Here we are with our first "He Said, She Said" column where Fernando and I both review the well-recieved top movie in the country - Inception.
Spoiler warning: We both really enjoyed it.
There are few movies that pull off what Christopher Nolan's Inception does. Inception is a smart, innovative, complex, and amazing movie that was exhilarating to watch and will be exciting to re-watch. Inception is a con movie at its heart - a con movie where the mark is tricked while dreaming. These con artists must infiltrate and deceive the mark into an alternate reality without allowing him to discover that he is dreaming; otherwise the entire con comes crashing down.
Leonardo DiCaprio plays the leader of a team who is trying to earn his way back home and is hired to infiltrate the dreams of a soon to be CEO. The high jacking of a dream is not the difficult part; the difficult part is the inception of a dangerous idea.
And that is all I'm giving away because the wonderful thing about watching Inception the first time was the NOT knowing. What I will say is that Inception is filled with tons of creative action sequences, a speedy plot and intelligent characters.
I absolutely invite you to watch this movie with a group of friends then grab a bit to eat. I then dare you NOT to let the movie dominate the conversation. After you watch it and the first viewing of the film has digested, I then dare you not to want to watch it again. Inception is the caliber of Hollywood movie that reminds us that amidst the mindless action movies or the run of the mill romcoms, there are intelligent movies that are fun to watch. In case you could not tell I highly recommend seeing Inception, once, twice and in your dreams
WARNING: There are mild spoilers regarding the basic plot below. Read at your own risk.
Hearing the hype regarding Inception, I expected to leave the theatre having no idea what had just occurred on the screen for the last two and a half hours. That wasn’t the case. Yet it was still a twisty smart story that, if you’re not paying attention, could easily get you turned around by the end.
It’s a movie about dreams and the nonsensical realities we create within our dreams. A band of thieves come together for “one last job”, but instead of stealing something from within one’s mind, they’ve been hired for an inception, to plant an idea in a way that it seems to be both organic and original so the dreamer believes he came up with it himself. An unnamed and unexplained system within a suitcase allows for collective dreaming, one person acting as architect of the world while others perform illusions, subterfuge and general persuasion against the target. All the while one of the thieves (played by Leonardo DiCaprio) is having a hard time keeping his memories and own personal dream world from seeping in, as his dead wife randomly appears to make his job more difficult.
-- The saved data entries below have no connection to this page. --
What follows belongs to an exercise in optimizing a design on an open flow for small area, a short achievable clock period and few clock cycles per item; a production flow would make more cautious choices.
The RTL was checked by simulation tests, not by an equivalence proof against the original design.
Power figures rest on the tool's default switching activity, not on a simulated workload.

==> flow/design.v (excerpt) <==
module script_token_lexer_top #(
	parameter int TEXT_MAX = stl_pkg::TEXT_MAX_DEF
) (
	input  logic              clk,
	input  logic              arst_n,
	input  logic              in_valid,
	output logic              in_stall,
	input  logic [8:0]        in_item,
	output logic              out_valid,
	input  logic              out_stall,
	output logic [92:0]       out_item,
	input  logic              cfg_valid,
	output logic              cfg_ready,
	input  logic              cfg_data
);
Settings: LEC_CHECK=0, CAP_MARGIN=20, CORE_MARGIN=2, CORE_UTILIZATION=75, SETUP_SLACK_MARGIN=2.0, SLEW_MARGIN=20; clock period 5.0 ns.
standard.sh (not shown) runs the stock make flow with config.mk's settings and CLKGATE_MAP_FILE= SYNTH_SCRIPT=/design/flow/synth_recipe.tcl, a recipe that flattens the netlist after the stock synthesis.
==> flow/flow/run.sh <==
#!/bin/bash
# Layout flow: the standard flow (standard.sh, synthesis included) with
# two changes to how the layout is built:
# - the port buffers that placement inserts are plain buffers
#   (sky130_fd_sc_hd__buf_1) instead of the delay cells buffer_ports
#   picks by default;
# - clock tree synthesis uses clkbuf_8 buffers and no dummy loads.
set -e
cp standard.sh standard_sh_copy.txt
export BUFFER_PORTS_ARGS="-buffer_cell sky130_fd_sc_hd__buf_1"
export CTS_ARGS="-sink_clustering_enable -repair_clock_nets -sink_clustering_size 30 -sink_clustering_max_diameter 100 -buf_list sky130_fd_sc_hd__clkbuf_8 -dont_use_dummy_load"
bash standard.sh > standard.log 2>&1
The starting point passed the timing, design-rule and antenna checks.
Testbench counts at the start, summed over its fixed seeds: cycles 44,563, items 44,472.
Rerun with:
Settings changed: CORE_UTILIZATION 75 to 65.
What happened: Hold slack improved by 0.012 ns. Power drops by about 2.2%. Cell count goes up by 2.4%. Design area is about the same. Synthesized area does not change. Via count came out lower by 3.1%. Clock power hardly moves. Sequential power stays flat. Critical path depth falls by 4. Combinational power is lower by about 4%. Routed wire length fell by about 3%.
Rerun with:
Settings changed: CORE_UTILIZATION 65 to 75, SETUP_SLACK_MARGIN 2.0 to 2.1.
After rerunning: The new run finished with timing, DRC and antenna clean; cell count decreases by about 0.33%; via count rises by 11%; setup slack got worse by 0.048 ns; critical path depth stays the same; sequential share of layout area drops by 1.0 points; final area increases by about 3%; wire length climbs by about 15%; worst hold slack gets better by 0.020 ns; global-route usage went up by 7.2 points; clock skew decreases by 0.0070 ns; sequential power barely changes.
Rerun with:
Settings changed: SETUP_SLACK_MARGIN 2.1 to 1.8.
Outcome: Clock-buffer cell count does not change. Cell area decreases by a few percent. Hold slack loses 0.027 ns. Register-to-register slack got worse by 0.07 ns. Worst setup slack loses 0.071 ns. Die area stays the same. Utilization went down by 3.8 points. Critical path depth rises by 4. Via count went down by a little under a tenth. Clock skew hardly moves.

---

Another version of the RTL of script_token_lexer_top (not shown whole).
Size: roughly 160 flip-flops, about 110 I/O pins.
clock: 5.0 ns
lec_check: 0
abc_clock_period_in_ps: 2000
cap_margin: 20
core_margin: 2
core_utilization: 65
cts_buf_list: sky130_fd_sc_hd__clkbuf_4 sky130_fd_sc_hd__clkbuf_8
setup_slack_margin: 1.5
slew_margin: 20
run.sh (not shown) runs the stock make flow with config.mk's settings and CLKGATE_MAP_FILE= SYNTH_SCRIPT=/design/flow/synth_recipe.tcl, a recipe that flattens the netlist after the stock synthesis.
Stock flow here: none of the scripts above is used.
Testbench counts at the start, summed over its fixed seeds: cycles 44,563, items 44,472.
Next try:
==> flow/flow/run.sh (new file) <==
#!/bin/bash
# Layout flow: the standard flow, with the port buffers that placement
# inserts made plain buffers (sky130_fd_sc_hd__buf_2) instead of the
# delay cells buffer_ports picks by default. Everything else is the
# standard flow (standard.sh), synthesis included.
set -e
cp standard.sh standard_sh_copy.txt
export BUFFER_PORTS_ARGS="-buffer_cell sky130_fd_sc_hd__buf_2"
bash standard.sh > standard.log 2>&1
==> flow/standard.sh (new file) <==
#!/bin/bash
# synth_recipe.tcl (not shown) runs the flow's synth.tcl, then flattens the netlist and writes it again
# the make line also repeats each setting of config.mk as NAME=value (left out here)
make -C /OpenROAD-flow-scripts/flow DESIGN_CONFIG=/design/flow/config.mk WORK_HOME=/design/flow/orfs CLKGATE_MAP_FILE= SYNTH_SCRIPT=/design/flow/synth_recipe.tcl "${@:-finish}"
- ABC_CLOCK_PERIOD_IN_PS: 2000 -> unset
- SETUP_SLACK_MARGIN: 1.5 -> unset
removed: flow/run.sh
The new run completed without violations.
Fmax fell by 8.0%.
Cell count decreases by 0.95%.
Count of clock-buffer cells in the layout came out lower by 4.
Setup slack got worse by 300 ps.
Final area went down by 6.1%.
Utilization drops by 4.7 points.
Die area does not change.
Flip-flop and latch count does not change.
Wire length fell by 2.1%.
What follows belongs to an exercise in optimizing a design on an open flow for small area; a production flow would make more cautious choices.
Only simulation tests tie the RTL to the original design; equivalence was not proved.
Power and IR drop assume default switching activity.

==> design/flow/design.v <==
package fpga_rt_pkg;
    typedef logic [31:0] addr_t;       
    typedef logic [31:0] data_t;
    typedef logic [3:0]  strb_t;
    typedef logic [1:0]  resp_t;
    typedef logic [7:0]  log_char_t;
    typedef logic [3:0]  nibble_t;     
    localparam resp_t RESP_OKAY   = 2'b00;
    localparam resp_t RESP_SLVERR = 2'b10;
    localparam addr_t CTRL_OFS              = 32'h00;
    localparam addr_t STATUS_OFS            = 32'h04;
    localparam addr_t GENERIC_INPUT_OFS     = 32'h08;
    localparam addr_t GENERIC_OUTPUT_OFS    = 32'h0C;
    localparam addr_t ITRNG_DIVISOR_OFS     = 32'h10;
    localparam addr_t CYCLE_COUNT_OFS       = 32'h14;
    localparam addr_t LOG_FIFO_DATA_OFS     = 32'h18;   
    localparam addr_t LOG_FIFO_STATUS_OFS   = 32'h1C;
    localparam addr_t ITRNG_FIFO_DATA_OFS   = 32'h20;   
    localparam addr_t ITRNG_STATUS_OFS      = 32'h24;
    localparam int LOG_FIFO_DEPTH = 16;
    localparam int LOG_PTR_W      = $clog2(LOG_FIFO_DEPTH);
    localparam int LOG_CNT_W      = $clog2(LOG_FIFO_DEPTH + 1);
    localparam int ITRNG_FIFO_DEPTH = 8;
    localparam int ITRNG_PTR_W      = $clog2(ITRNG_FIFO_DEPTH);
    localparam int ITRNG_CNT_W      = $clog2(ITRNG_FIFO_DEPTH + 1);
    localparam int NIBBLES_PER_WORD = 8;
    localparam int NIBBLE_IDX_W     = $clog2(NIBBLES_PER_WORD);
endpackage
Context: an optimization exercise on an open-source flow, tuned for small area and a short achievable clock period. The choices shown serve that exercise and are no tape-out recipe. The RTL was checked by simulation tests, not by an equivalence proof against the original design. Power and IR drop assume default switching activity.

==> 06-23: inputs <==
## mem_unit
module mem_unit #(
  parameter int unsigned DATA_WIDTH = 16,
  parameter int unsigned ADDR_WIDTH = 8,
  parameter int unsigned LATENCY    = 2
) (
  input  logic                  clk,
  input  logic                  reset,
  input  logic                  MEM_EN,
  input  logic                  MEM_RW,
  input  logic [ADDR_WIDTH-1:0] mem_addr,
  input  logic [DATA_WIDTH-1:0] mem_data_in,
  output logic [DATA_WIDTH-1:0] mem_data_out,
  output logic                  MFC,
  output logic                  busy
);
==> module mem_unit, before the edit <==
module mem_unit #(
  parameter int unsigned DATA_WIDTH = 16,
  parameter int unsigned ADDR_WIDTH = 8,
  parameter int unsigned LATENCY    = 2
) (
  input  logic                  clk,
  input  logic                  reset,
  input  logic                  MEM_EN,
  input  logic                  MEM_RW,
  input  logic [ADDR_WIDTH-1:0] mem_addr,
  input  logic [DATA_WIDTH-1:0] mem_data_in,
  output logic [DATA_WIDTH-1:0] mem_data_out,
  output logic                  MFC,
  output logic                  busy
);
  localparam int unsigned DEPTH = 1 << ADDR_WIDTH;
  localparam int unsigned HALF  = ADDR_WIDTH / 2;
  localparam int unsigned NHI   = 1 << (ADDR_WIDTH - HALF);
  localparam int unsigned NLO   = 1 << HALF;
  logic st_q;    
  logic ph_q;    
  logic done_c;
  logic [ADDR_WIDTH-1:0] a_addr_q;
  logic [DATA_WIDTH-1:0] a_data_q;
  logic                  a_rw_q;
  logic [ADDR_WIDTH-1:0] b_addr_q;
  logic [DATA_WIDTH-1:0] b_data_q;
  logic                  commit_c;
  logic                  pend1_q, pend2_q;
  logic                  ins_en_c;
  logic                  fwd_c;
  logic [ADDR_WIDTH-1:0] rot_q;
  logic [ADDR_WIDTH-1:0] pos_c;
  logic [NHI-1:0]        phi_q, whi_q;
  logic [NLO-1:0]        plo_q, wlo_q;
  logic [DEPTH-1:0]      psel_c, wsel_c;
  logic [DATA_WIDTH-1:0] ring [0:DEPTH-1];
  logic [DATA_WIDTH-1:0] tap_c;
  logic [DATA_WIDTH-1:0] cap_q;
  logic [DATA_WIDTH-1:0] rdata_q;
  assign done_c   = st_q && ph_q;
  assign commit_c = done_c && !a_rw_q && reset;
  always_ff @(posedge clk) begin
    if (!reset) begin
      st_q <= 1'b0;
      ph_q <= 1'b0;
    end else if (!st_q) begin
      st_q <= MEM_EN;
      ph_q <= 1'b0;
    end else begin
      st_q <= !ph_q;
      ph_q <= !ph_q;
    end
  end
  always_ff @(posedge clk) begin
    if (!st_q) begin
      a_addr_q <= mem_addr;
      a_data_q <= mem_data_in;
      a_rw_q   <= MEM_RW;
    end
    b_addr_q <= a_addr_q;
    b_data_q <= a_data_q;
    pend1_q  <= commit_c;
    pend2_q  <= pend1_q;
    rot_q    <= rot_q + 1'b1;
  end
  assign pos_c = mem_addr + rot_q;
  always_ff @(posedge clk) begin
    if (!st_q) begin
      for (int i = 0; i < NHI; i++) phi_q[i] <= (pos_c[ADDR_WIDTH-1:HALF] == i);
      for (int j = 0; j < NLO; j++) plo_q[j] <= (pos_c[HALF-1:0] == j);
    end else begin
      phi_q <= plo_q[NLO-1] ? {phi_q[NHI-2:0], phi_q[NHI-1]} : phi_q;
      plo_q <= {plo_q[NLO-2:0], plo_q[NLO-1]};
    end
    whi_q <= plo_q[NLO-1] ? {phi_q[NHI-2:0], phi_q[NHI-1]} : phi_q;
    wlo_q <= {plo_q[NLO-2:0], plo_q[NLO-1]};
  end
  always_comb begin
    for (int s = 0; s < DEPTH; s++) begin
      psel_c[s] = phi_q[s / NLO] && plo_q[s % NLO];
      wsel_c[s] = whi_q[s / NLO] && wlo_q[s % NLO];
    end
  end
  assign ins_en_c = commit_c || pend1_q || pend2_q;
  always_ff @(posedge clk) begin
    for (int s = 0; s < DEPTH; s++) begin
      if ((s % 3 == 0) && ins_en_c && wsel_c[(s + DEPTH - 1) % DEPTH])
        ring[s] <= b_data_q;
      else
        ring[s] <= ring[(s + DEPTH - 1) % DEPTH];
    end
  end
  localparam int unsigned NTAP = DEPTH / 2;
  localparam int unsigned NGRP = (NTAP + 2) / 3;
  logic [NGRP-1:0] grp_n [0:DATA_WIDTH-1];
  for (genvar b = 0; b < DATA_WIDTH; b++) begin : g_bit
    for (genvar k = 0; k < NGRP; k++) begin : g_grp
      localparam int unsigned T0 = 3 * k;
      localparam int unsigned T1 = (3 * k + 1 < NTAP) ? 3 * k + 1 : T0;
      localparam int unsigned T2 = (3 * k + 2 < NTAP) ? 3 * k + 2 : T0;
      mu_aoi222 u_aoi (
        .a1(psel_c[2 * T0]), .a2(ring[2 * T0][b]),
        .b1(psel_c[2 * T1]), .b2(ring[2 * T1][b]),
        .c1(psel_c[2 * T2]), .c2(ring[2 * T2][b]),
        .y (grp_n[b][k])
      );
    end
    assign tap_c[b] = ~&grp_n[b];
  end
  assign fwd_c = pend2_q && (a_addr_q == b_addr_q);
  always_ff @(posedge clk) begin
    cap_q <= fwd_c ? b_data_q : tap_c;
  end
  always_ff @(posedge clk) begin
    if (!reset)
      rdata_q <= '0;
    else if (done_c && a_rw_q)
      rdata_q <= cap_q | tap_c;
  end
  assign mem_data_out = rdata_q;
  assign MFC          = st_q;
  assign busy         = st_q;
endmodule
==> module mu_aoi222, before the edit <==
module mu_aoi222 (
  input  logic a1, a2, b1, b2, c1, c2,
  output logic y
);
  assign y = ~((a1 & a2) | (b1 & b2) | (c1 & c2));
endmodule
==> flow/config.mk <==
export PLATFORM = sky130hd
export DESIGN_NAME = mem_unit
export DESIGN_NICKNAME = mem_unit
export VERILOG_FILES = /design/flow/design.v
export SDC_FILE = /design/flow/constraint.sdc
export NUM_CORES = 4
export LEC_CHECK = 0
export CAP_MARGIN = 20
export CORE_MARGIN = 2
export CORE_UTILIZATION = 55
export SETUP_SLACK_MARGIN = 3.7
export SLEW_MARGIN = 20
export SYNTH_HIERARCHICAL = 1
==> flow/constraint.sdc <==
create_clock -name core_clock -period 6.5 [get_ports {clk}]
set_input_delay 1.3000 -clock core_clock [delete_from_list [all_inputs] [get_ports {clk}]]
set_output_delay 1.3000 -clock core_clock [all_outputs]
set_load 0.01 [all_outputs]
run.sh (not shown) runs the stock make flow with config.mk's settings and CLKGATE_MAP_FILE= SYNTH_SCRIPT=/design/flow/synth_recipe.tcl, a recipe that flattens the netlist after the stock synthesis.
==> 10-09: changes against 06-23 <==
==> flow/design.v (replaced) <==
module mem_unit #(
  parameter int unsigned DATA_WIDTH = 16,
  parameter int unsigned ADDR_WIDTH = 8,
  parameter int unsigned LATENCY    = 2
) (
  input  logic                  clk,
  input  logic                  reset,
  input  logic                  MEM_EN,
  input  logic                  MEM_RW,
  input  logic [ADDR_WIDTH-1:0] mem_addr,
  input  logic [DATA_WIDTH-1:0] mem_data_in,
  output logic [DATA_WIDTH-1:0] mem_data_out,
  output logic                  MFC,
  output logic                  busy
);
  localparam int unsigned DEPTH   = 1 << ADDR_WIDTH;
  localparam int unsigned CNT_W   = (LATENCY > 1) ? $clog2(LATENCY) : 1;
  typedef enum logic {
    IDLE = 1'b0,
    BUSY = 1'b1
  } state_t;
  state_t                state;
  logic [CNT_W-1:0]      cnt;
  logic [ADDR_WIDTH-1:0] addr_q;
  logic [DATA_WIDTH-1:0] wdata_q;
  logic                  rw_q;
  logic [ADDR_WIDTH-1:0] addr_p  [0:LATENCY-1];
  logic [DATA_WIDTH-1:0] wdata_p [0:LATENCY-1];
  logic                  rw_p    [0:LATENCY-1];
  logic [DATA_WIDTH-1:0] rdata_q;
  logic                  mfc_q;
  logic                  busy_q;
  logic [DATA_WIDTH-1:0] mem [0:DEPTH-1];
  logic done_c;
  logic wr_en_c;
  always_ff @(posedge clk) begin
    addr_p[0]  <= mem_addr;
    wdata_p[0] <= mem_data_in;
    rw_p[0]    <= MEM_RW;
    for (int i = 1; i < LATENCY; i++) begin
      addr_p[i]  <= addr_p[i-1];
      wdata_p[i] <= wdata_p[i-1];
      rw_p[i]    <= rw_p[i-1];
    end
  end
  assign addr_q  = addr_p[LATENCY-1];
  assign wdata_q = wdata_p[LATENCY-1];
  assign rw_q    = rw_p[LATENCY-1];
  assign done_c  = (state == BUSY) && (cnt == '0);
  assign wr_en_c = done_c && !rw_q && reset;
  always_ff @(posedge clk) begin
    if (wr_en_c) begin
      mem[addr_q] <= wdata_q;
    end
  end
  always_ff @(posedge clk) begin
    if (!reset) begin
      state   <= IDLE;
      cnt     <= '0;
      rdata_q <= '0;
      mfc_q   <= 1'b0;
      busy_q  <= 1'b0;
    end else if (state == IDLE) begin
      if (MEM_EN) begin
        cnt     <= CNT_W'(LATENCY - 1);
        mfc_q   <= 1'b1;
        busy_q  <= 1'b1;
        state   <= BUSY;
      end
    end else begin
      if (cnt != '0) begin
        cnt <= cnt - CNT_W'(1);
      end else begin
        if (rw_q) begin
          rdata_q <= mem[addr_q];
        end
        mfc_q  <= 1'b0;
        busy_q <= 1'b0;
        state  <= IDLE;
      end
    end
  end
  assign mem_data_out = rdata_q;
  assign MFC          = mfc_q;
  assign busy         = busy_q;
endmodule
CORE_UTILIZATION = 45   (was 55)
SETUP_SLACK_MARGIN = unset   (was 3.7)
SYNTH_HIERARCHICAL = unset   (was 1)
==> results.sh <==
export IMPL_outcome="no timing/DRC/antenna violations"
export IMPL_grtUsageMet1_pct=36.5
export IMPL_clk_insertion_delay_late_ps=980
export IMPL_rsz0062_at_grt="false"
export IMPL_layout_commonest_cell="edfxtp_1"
export IMPL_yosysWarnings=4
export IMPL_r2r_start="addr_p[1][0]"
the above is filed under 10-09

==> results.sh <==
export IMPL_min_to="ring[70][11]"
export IMPL_regMostFlops="ring"
export IMPL_r2r_start="phi_q[4]"
export IMPL_outcome="no timing/DRC/antenna violations"
export IMPL_initial_utilization_pct=55.2
export IMPL_yosysWarnings=10
export IMPL_routed_via_density=5.83
export IMPL_grtUsageMet1_pct=38.4
export IMPL_clk_insertion_delay_late_ps=990
export IMPL_layout_commonest_cell="dfxtp_1"
export IMPL_critical_path_required_ps=7360
the above is filed under 06-23


* * *

==> inputs of exp/pepper <==
Another version of the RTL of mem_unit (not shown whole).
==> flow/design.v (excerpt) <==
module mem_unit #(
  parameter int unsigned DATA_WIDTH = 16,
  parameter int unsigned ADDR_WIDTH = 8,
  parameter int unsigned LATENCY    = 2
) (
  input  logic                  clk,
  input  logic                  reset,
  input  logic                  MEM_EN,
  input  logic                  MEM_RW,
  input  logic [ADDR_WIDTH-1:0] mem_addr,
  input  logic [DATA_WIDTH-1:0] mem_data_in,
  output logic [DATA_WIDTH-1:0] mem_data_out,
  output logic                  MFC,
  output logic                  busy
);
Settings: LEC_CHECK=0, CAP_MARGIN=20, CORE_MARGIN=2, CORE_UTILIZATION=55, SETUP_SLACK_MARGIN=4.1, SLEW_MARGIN=20, SYNTH_HIERARCHICAL=1; clock period 6.5 ns.
standard.sh (not shown) runs the stock make flow with config.mk's settings and CLKGATE_MAP_FILE= SYNTH_SCRIPT=/design/flow/synth_recipe.tcl, a recipe that flattens the netlist after the stock synthesis.
==> flow/flow/run.sh <==
#!/bin/bash
# Standard ORFS layout, with the storage ring pre-placed after floorplanning
# (flow/place_ring.tcl), wider clock-tree clusters without dummy loads, and
# resizing not tied to cell footprints. Each step logs to its own file here.
set -euo pipefail
HERE=$(pwd)
ARGS=(MATCH_CELL_FOOTPRINT=0
  "CTS_ARGS=-sink_clustering_enable -repair_clock_nets -dont_use_dummy_load -buf_list sky130_fd_sc_hd__clkbuf_16 -sink_clustering_size 30 -sink_clustering_max_diameter 60")
bash standard.sh "${ARGS[@]}" floorplan > "$HERE/run_floorplan.log" 2>&1
export BPG=2
RING_ODB=$(ls -d "$HERE"/orfs/results/*/mem_unit/base)/2_floorplan.odb
export RING_ODB
openroad -no_init -exit "$HERE/flow/place_ring.tcl" > "$HERE/run_place_ring.log" 2>&1
bash standard.sh "${ARGS[@]}" finish > "$HERE/run_finish.log" 2>&1
Other scripts of this flow, unchanged in this note and not shown: flow/flow/place_ring.tcl
==> exp/violet: changes against exp/pepper <==
- CORE_UTILIZATION: 55 -> 45
- SETUP_SLACK_MARGIN: 4.1 -> 3.9
==> exp/maple: changes against exp/pepper <==
- CORE_UTILIZATION: 55 -> 50
- SETUP_SLACK_MARGIN: 4.1 -> 3.9
==> run notes <==
Status - no timing/DRC/antenna violations
Switching pwr - 8.50 mW
Cell at the slowest stage of the critical path - a222oi_1
Cell Count, Final, Fillers Out - 10.9k
Met1 Usage GRT - 0.654
Clock buf/inv share - 0.0368
Post-route setup slack - 3.71 ns
Detailed Route Iter0 Violations - 15.2k
Setup Buffers After CTS - 234
Total Nets Final - 8126
First-pass DRT Iterations - 15
Met3 routed WL - 137000 um
Worst path arrival time - 3.59 ns
Vias post-DR - 74.8k
(the above is from exp/pepper)
==> run notes <==
Cell Count, Final, Fillers Out - 11.0k
Detailed Route Iter0 Violations - 14.9k
Cell at the slowest stage of the critical path - a222oi_1
Clock buf/inv share - 0.0389
Switching pwr - 8.28 mW
Post-route setup slack - 3.75 ns
Worst path arrival time - 3.53 ns
Met1 Usage GRT - 0.653
Status - no timing/DRC/antenna violations
Vias post-DR - 69.2k
Setup Buffers After CTS - 135
(the above is from exp/maple)
==> run notes <==
Status - no timing/DRC/antenna violations
Setup Buffers After CTS - 124
Detailed Route Iter0 Violations - 14.6k
Met1 Usage GRT - 0.616
Post-route setup slack - 3.76 ns
Worst path arrival time - 3.50 ns
Clock buf/inv share - 0.0407
First-pass DRT Iterations - 13
Switching pwr - 8.54 mW
Data buffer area share - 0.0323
Cell at the slowest stage of the critical path - dfxtp_4
Cell Count, Final, Fillers Out - 11.4k
Met3 routed WL - 131000 um
Vias post-DR - 69.3k
Total Nets Final - 8077
(the above is from exp/violet)

-- port drivers added, routing unchanged --
The flow's constraints put no driver on any port. The routed layouts listed below were extracted and timed again, unchanged, in two steps.
Step 1, drivers: a clkbuf_16 drives clk and a buf_2 each remaining input, both assumed.
Step 2 also shifts input and output timing later by t, the mid clock arrival at the registers, as if the neighbouring blocks saw the same clock.
Three values: no drivers, after step 1, after step 2; two values: the first two.
run | t (ns) | setup slack, ns | worst setup path at the end | clock arrival spread, ns | worst slew at a driven data input, ns
06-23 | 1.052 | 3.059 / 3.059 / 2.663 | input to register | 0.056 / 0.055 | 0.31
10-09 | 1.053 | 1.691 / 1.691 / 1.228 | input to register | 0.053 / 0.052 | 0.11
exp/pepper | 0.984 | 3.710 / 3.693 / 2.887 | input to register | 0.070 / 0.069 | 0.14
exp/violet | 0.972 | 3.761 / 3.703 / 2.895 | input to register | 0.087 / 0.088 | 0.20
exp/maple | 0.972 | 3.750 / 3.699 / 3.022 | input to register | 0.079 / 0.079 | 0.10
After both steps every run listed still meets setup and hold. For exp/violet, which loses most, drivers alone change the setup slack by -0.058 ns; drivers and shift together by -0.866 ns.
There’s no way to do the plot justice without giving the movie away, and the surprises around every corner are what make this movie. The pacing starts and stops at the beginning, as more exposition is needed to explain the concept to an audience surrogate (played by Ellen Page). Keeping in mind that, the further you go into one’s psyche by dream level, the slower the pacing of time, it’s easy to keep all the subsequent events in line. It’s a very linear movie; it just so happens that there are multiple lines.
The acting is well-played across the board. No one is chewing the scenery and everyone gives room for the other characters to breathe despite only DiCaprio’s character and the target played by Cillian Murphy being developed enough to become three dimensional. It doesn’t matter that the rest of the cast remains stock players. They pull their weight and it doesn’t matter who these other people are.
Somehow Christopher Nolan managed to roll an action movie around a core drama without it seeming incongruent or sloppy. Nolan has put together one of the most intriguing movies I’ve seen in quite some time, so I’m happy that it did so well it’s opening weekend. Maybe that will cause more movies to be made that don’t involve turning your brain off to enjoy.